MANILA, Philippines—There is good reason some inspired Pinoy cooking simmers every day at Finio restaurant on Tomas Morato.

After all, the place was a big childhood dream that took so long to fulfill.

“I grew up with Pinoy food as my favorite,” says proprietor Jerald Ong Choa, who has Chinese-Filipino roots. “Ever since I was young, I told myself I would one day open a restaurant where local cuisine would be served.”

But Choa had to set aside his culinary fantasies when his mom insisted that he took up Commerce in college. After graduation, he even spent eight years working in the family’s textile business.

The aspiring restaurateur, however, would not give up his dream and, with the help of four of his siblings, opened a café in Makati.

The food venture was eventually managed by Choa’s wife because the textile business still took up much of his time.

Tribute to a great cook

It was in November 2004 that Choa fully committed himself to what he had long wanted to do and opened his dream restaurant, Finio. The name was a tribute to his late grandfather Epifanio Ong, who was a great cook.

Choa says Finio, unlike most restaurants that stick to authentic recipes and preparation of local dishes, was designed to reflect “modern Pinoy” sensibilities in taste and style.

The dynamics between the owner and chef Marcelino Magno Jr. have produced creative ways of presenting favorite Pinoy dishes, as well as some very unique food ideas.

Consider the following bestsellers:

Pritson Maki Roll, appetizer of flour tortilla stuffed with crispy pork belly (liempo) then served with lechon sauce;

Crab & Mango Salad, a mix of organically grown lettuce, thick chunks of crabstick and ripe mangoes drizzled with homemade sauces spiked with chili oil;

Boneless Crispy Pata, crisp-fried whole front pork leg sliced into round, even portions and served with soy vinaigrette;

Tilapia Strips, deep-fried tilapia fingers that also come with soy vinaigrette;

Classic Kare-Kare of homemade thick peanut sauce, steamed vegetables, ox tail and tripe served with Finio’s own bagoong.

Guests can feast on pizza, noodles or pasta such as Quesong-Queso pizza of mozzarella, quesong puti, queso de bola, parmesan, cheddar; Shrimp and Garlic pizza made with sautéed shrimps and garlic topped with mozzarella; Pancit Finio, a signature dish of canton, sotanghon, plus special sweet sauce topped with lechon kawali; and Aligue Pasta of shrimps and squid sautéed in rich aligue sauce.

Set to debut this month is Laing Pizza, thin-crust dough topped with a generous spread of cheese and moderately spicy laing.

Indulge in sweet cravings like Banana Langka Float, Finio Halo-Halo with ube ice cream, Leche Flan, and Finio’s Mango, Cream & Jelly.

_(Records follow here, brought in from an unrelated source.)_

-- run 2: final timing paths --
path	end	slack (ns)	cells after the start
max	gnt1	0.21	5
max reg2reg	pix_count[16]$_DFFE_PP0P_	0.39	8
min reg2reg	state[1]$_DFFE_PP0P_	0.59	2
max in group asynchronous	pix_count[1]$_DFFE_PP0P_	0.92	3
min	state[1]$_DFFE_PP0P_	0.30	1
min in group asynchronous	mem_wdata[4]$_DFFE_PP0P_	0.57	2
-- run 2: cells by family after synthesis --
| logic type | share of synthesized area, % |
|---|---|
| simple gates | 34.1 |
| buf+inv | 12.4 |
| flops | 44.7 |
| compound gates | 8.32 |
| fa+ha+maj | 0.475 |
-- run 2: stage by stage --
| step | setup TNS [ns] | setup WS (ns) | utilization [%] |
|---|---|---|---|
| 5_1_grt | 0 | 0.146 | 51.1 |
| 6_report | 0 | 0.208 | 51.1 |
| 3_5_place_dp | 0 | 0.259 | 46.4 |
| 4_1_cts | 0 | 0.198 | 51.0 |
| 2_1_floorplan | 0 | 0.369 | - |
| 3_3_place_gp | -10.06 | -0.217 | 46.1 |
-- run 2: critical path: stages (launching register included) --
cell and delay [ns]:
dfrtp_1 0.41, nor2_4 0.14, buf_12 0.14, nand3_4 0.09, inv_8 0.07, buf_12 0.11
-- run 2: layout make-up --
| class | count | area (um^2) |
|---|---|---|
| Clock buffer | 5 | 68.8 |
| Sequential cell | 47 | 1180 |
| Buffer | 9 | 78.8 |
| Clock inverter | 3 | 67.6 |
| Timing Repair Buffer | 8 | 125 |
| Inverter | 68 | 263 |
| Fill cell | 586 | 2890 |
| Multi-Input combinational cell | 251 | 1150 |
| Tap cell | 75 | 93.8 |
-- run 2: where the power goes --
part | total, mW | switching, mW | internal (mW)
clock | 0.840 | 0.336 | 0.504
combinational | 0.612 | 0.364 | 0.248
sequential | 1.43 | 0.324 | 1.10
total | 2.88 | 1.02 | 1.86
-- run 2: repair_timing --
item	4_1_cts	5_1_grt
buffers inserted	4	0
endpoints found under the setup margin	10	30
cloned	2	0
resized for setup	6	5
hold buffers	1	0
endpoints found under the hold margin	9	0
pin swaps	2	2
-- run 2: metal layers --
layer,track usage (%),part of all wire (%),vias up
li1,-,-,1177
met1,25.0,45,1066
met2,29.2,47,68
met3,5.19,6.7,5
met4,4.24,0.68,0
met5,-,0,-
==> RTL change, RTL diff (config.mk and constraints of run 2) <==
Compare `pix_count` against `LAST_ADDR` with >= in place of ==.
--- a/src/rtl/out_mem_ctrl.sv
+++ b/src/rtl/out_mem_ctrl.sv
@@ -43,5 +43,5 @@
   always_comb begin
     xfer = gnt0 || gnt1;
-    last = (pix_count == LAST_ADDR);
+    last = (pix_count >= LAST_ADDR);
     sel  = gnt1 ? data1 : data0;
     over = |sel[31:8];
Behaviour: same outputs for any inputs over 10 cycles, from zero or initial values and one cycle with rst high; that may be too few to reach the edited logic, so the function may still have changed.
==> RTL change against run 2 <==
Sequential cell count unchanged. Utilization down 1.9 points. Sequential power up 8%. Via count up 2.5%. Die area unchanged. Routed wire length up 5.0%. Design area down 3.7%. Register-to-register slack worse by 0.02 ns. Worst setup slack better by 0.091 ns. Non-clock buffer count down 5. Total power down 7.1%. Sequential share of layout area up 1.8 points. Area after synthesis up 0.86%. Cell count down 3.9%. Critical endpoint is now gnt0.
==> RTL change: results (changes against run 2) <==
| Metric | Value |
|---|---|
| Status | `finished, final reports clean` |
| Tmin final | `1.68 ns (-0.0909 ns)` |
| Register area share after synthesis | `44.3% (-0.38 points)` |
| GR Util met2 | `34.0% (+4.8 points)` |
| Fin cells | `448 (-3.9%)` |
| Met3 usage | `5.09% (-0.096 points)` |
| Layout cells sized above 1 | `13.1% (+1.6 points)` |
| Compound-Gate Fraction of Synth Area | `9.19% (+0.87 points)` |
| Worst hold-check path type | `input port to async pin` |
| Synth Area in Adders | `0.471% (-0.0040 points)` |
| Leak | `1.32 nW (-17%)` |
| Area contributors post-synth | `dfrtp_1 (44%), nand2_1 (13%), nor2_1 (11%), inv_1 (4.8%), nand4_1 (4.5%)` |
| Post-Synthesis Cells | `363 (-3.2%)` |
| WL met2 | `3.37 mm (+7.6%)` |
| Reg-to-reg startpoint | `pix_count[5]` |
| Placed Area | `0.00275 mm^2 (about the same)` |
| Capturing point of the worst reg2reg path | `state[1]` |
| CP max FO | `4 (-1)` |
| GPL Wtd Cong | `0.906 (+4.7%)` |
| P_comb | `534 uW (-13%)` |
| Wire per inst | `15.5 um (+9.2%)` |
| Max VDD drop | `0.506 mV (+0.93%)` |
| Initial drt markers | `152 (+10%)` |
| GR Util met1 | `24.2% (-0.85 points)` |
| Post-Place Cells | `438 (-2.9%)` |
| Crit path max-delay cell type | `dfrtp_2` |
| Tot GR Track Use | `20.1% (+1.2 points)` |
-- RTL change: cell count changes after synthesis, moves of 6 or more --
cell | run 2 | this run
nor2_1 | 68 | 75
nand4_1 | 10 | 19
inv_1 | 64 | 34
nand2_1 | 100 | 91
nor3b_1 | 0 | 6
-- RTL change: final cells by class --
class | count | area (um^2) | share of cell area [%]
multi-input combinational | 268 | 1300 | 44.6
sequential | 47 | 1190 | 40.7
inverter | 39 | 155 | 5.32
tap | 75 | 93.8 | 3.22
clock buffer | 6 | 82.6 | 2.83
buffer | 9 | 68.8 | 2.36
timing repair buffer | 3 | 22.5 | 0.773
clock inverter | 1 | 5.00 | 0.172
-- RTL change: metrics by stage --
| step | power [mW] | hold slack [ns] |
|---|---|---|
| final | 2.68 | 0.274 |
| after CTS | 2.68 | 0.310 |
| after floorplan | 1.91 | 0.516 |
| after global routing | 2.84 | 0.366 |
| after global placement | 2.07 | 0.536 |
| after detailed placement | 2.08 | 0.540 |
## src/rtl/fp_div_seq.sv

```systemverilog
`default_nettype none
// +--------------------------------------------------------------------------+
// | fp_div_seq : sequential IEEE-754 divider, res = n / x, one bit per clock  |
// | Build option FPDIV_RNE_EN: round-to-nearest-even (default: truncate).     |
// | Revision 1.0                                                              |
// +--------------------------------------------------------------------------+
module fp_div_seq #(
  parameter int EXP_W = 8,
  parameter int MAN_W = 23
) (
  input  logic                   clk,
  input  logic                   rst_n,
  input  logic                   start,
  input  logic [EXP_W+MAN_W:0]   n,
  input  logic [EXP_W+MAN_W:0]   x,
  output logic                   busy,
  output logic                   done,
  output logic [EXP_W+MAN_W:0]   res,
  output logic [4:0]             flags
);

  localparam int W     = 1 + EXP_W + MAN_W;
  localparam int EW    = EXP_W + 2;
  localparam int QW    = MAN_W + 3;
  localparam int CNT_W = $clog2(QW);

  localparam logic [CNT_W-1:0] DIV_LAST = CNT_W'(QW - 1);
  localparam logic [EW-1:0]    BIAS     = EW'((1 << (EXP_W - 1)) - 1);
  localparam logic [EW-1:0]    E_OVF    = EW'((1 << EXP_W) - 1);
  localparam logic [W-1:0]     QNAN     = {1'b0, {EXP_W{1'b1}}, 1'b1, {(MAN_W-1){1'b0}}};
  localparam logic [W-2:0]     INF_MAG  = {{EXP_W{1'b1}}, {MAN_W{1'b0}}};
`ifdef FPDIV_RNE_EN
  localparam logic [W-2:0]     OVF_MAG  = INF_MAG;
`else
  localparam logic [W-2:0]     OVF_MAG  = {{(EXP_W-1){1'b1}}, 1'b0, {MAN_W{1'b1}}};
`endif

  typedef enum logic [1:0] {IDLE, DIV, NORM, PACK} state_t;
  state_t state;

  // operand unpacking and classification (subnormals flush to zero)
  logic             sn, sx;
  logic [EXP_W-1:0] en, ex;
  logic [MAN_W-1:0] mn, mx;
  assign {sn, en, mn} = n;
  assign {sx, ex, mx} = x;

  logic n_zero, x_zero, n_inf, x_inf, n_nan, x_nan;
  assign n_zero = (en == '0);
  assign x_zero = (ex == '0);
  assign n_inf  = (&en) & (mn == '0);
  assign x_inf  = (&ex) & (mx == '0);
  assign n_nan  = (&en) & (mn != '0);
  assign x_nan  = (&ex) & (mx != '0);

  logic          res_sign;
  logic          spec_hit;
  logic [W-1:0]  spec_val;
  logic [4:0]    spec_flg;

  always_comb begin
    res_sign = sn ^ sx;
    spec_hit = 1'b1;
    spec_val = '0;
    spec_flg = '0;
    if (n_nan | x_nan | (n_zero & x_zero) | (n_inf & x_inf)) begin
      spec_val = QNAN;
      spec_flg = 5'b10000;
    end else if (n_inf) begin
      spec_val = {res_sign, INF_MAG};
    end else if (x_zero) begin
      spec_val = {res_sign, INF_MAG};
      spec_flg = 5'b01000;
    end else if (x_inf | n_zero) begin
      spec_val = {res_sign, {(W-1){1'b0}}};
    end else begin
      spec_hit = 1'b0;
    end
  end

  logic [EW-1:0] e_init;
  assign e_init = {2'b00, en} - {2'b00, ex} + BIAS;

  // datapath registers
  logic [MAN_W+1:0] rem;
  logic [MAN_W:0]   dvs;
  logic [QW-1:0]    quo;
  logic [EW-1:0]    e;
  logic [CNT_W-1:0] cnt;
  logic             sign;
  logic [MAN_W-1:0] man;
  logic             guard, sticky;
  logic             special;
  logic [W-1:0]     spec_res;
  logic [4:0]       spec_flags;

  // restoring step: borrow of the trial subtraction decides the quotient bit
  logic [MAN_W+2:0] diff;
  logic             ge;
  logic [MAN_W+1:0] kept;
  assign diff = {1'b0, rem} - {2'b00, dvs};
  assign ge   = ~diff[MAN_W+2];
  assign kept = ge ? diff[MAN_W+1:0] : rem;

  // rounding and range check
  logic             rnd_inc;
  logic [MAN_W:0]   sum;
  logic [EW-1:0]    e_rnd;
  logic             ovf, unf;
`ifdef FPDIV_RNE_EN
  assign rnd_inc = guard & (sticky | man[0]);
`else
  assign rnd_inc = 1'b0;
`endif
  assign sum   = {1'b0, man} + {{MAN_W{1'b0}}, rnd_inc};
  assign e_rnd = e + {{(EW-1){1'b0}}, sum[MAN_W]};
  assign ovf   = $signed(e_rnd) >= $signed(E_OVF);
  assign unf   = e_rnd[EW-1] | (e_rnd == '0);

  always_ff @(posedge clk or negedge rst_n) begin
    if (!rst_n) begin
      state      <= IDLE;
      busy       <= 1'b0;
      done       <= 1'b0;
      res        <= '0;
      flags      <= '0;
      rem        <= '0;
      dvs        <= '0;
      quo        <= '0;
      e          <= '0;
      cnt        <= '0;
      sign       <= 1'b0;
      man        <= '0;
      guard      <= 1'b0;
      sticky     <= 1'b0;
      special    <= 1'b0;
      spec_res   <= '0;
      spec_flags <= '0;
    end else begin
      done <= 1'b0;
      busy <= (state == DIV) || (state == NORM);
      case (state)
        IDLE: begin
          if (start) begin
            sign       <= res_sign;
            special    <= spec_hit;
            spec_res   <= spec_val;
            spec_flags <= spec_flg;
            if (spec_hit) begin
              state <= PACK;
            end else begin
              rem   <= {2'b01, mn};
              dvs   <= {1'b1, mx};
              quo   <= '0;
              e     <= e_init;
              cnt   <= DIV_LAST;
              state <= DIV;
            end
          end
        end
        DIV: begin
          quo <= {quo[QW-2:0], ge};
          rem <= kept << 1;
          cnt <= cnt - 1'b1;
          if (cnt == '0) state <= NORM;
        end
        NORM: begin
          if (quo[QW-1]) begin
            man    <= quo[MAN_W+1:2];
            guard  <= quo[1];
            sticky <= quo[0] | (rem != '0);
          end else begin
            man    <= quo[MAN_W:1];
            guard  <= quo[0];
            sticky <= (rem != '0);
            e      <= e - 1'b1;
          end
          state <= PACK;
        end
        PACK: begin
          done  <= 1'b1;
          state <= IDLE;
          if (special) begin
            res   <= spec_res;
            flags <= spec_flags;
          end else if (ovf) begin
            res   <= {sign, OVF_MAG};
            flags <= 5'b00101;
          end else if (unf) begin
            res   <= {sign, {(W-1){1'b0}}};
            flags <= 5'b00011;
          end else begin
            res   <= {sign, e_rnd[EXP_W-1:0], sum[MAN_W-1:0]};
            flags <= {4'b0000, guard | sticky};
          end
        end
        default: state <= IDLE;
      endcase
    end
  end

endmodule
`default_nettype wire

```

Choa is proud of the lengths the restaurant is willing to go to ensure food is served fresh and its flavors naturally enhanced. No MSG (monosodium glutamate or vetsin) is used in any of the dishes. Soups and sauces are strictly homemade.

Finio’s interiors, which Choa designed, also follow the modern Pinoy theme. The contemporary layout and color scheme are easy on the eye and complement a modest set of artworks directly painted on the wall and inspired by the traditional capiz sliding windows of Spanish-era homes.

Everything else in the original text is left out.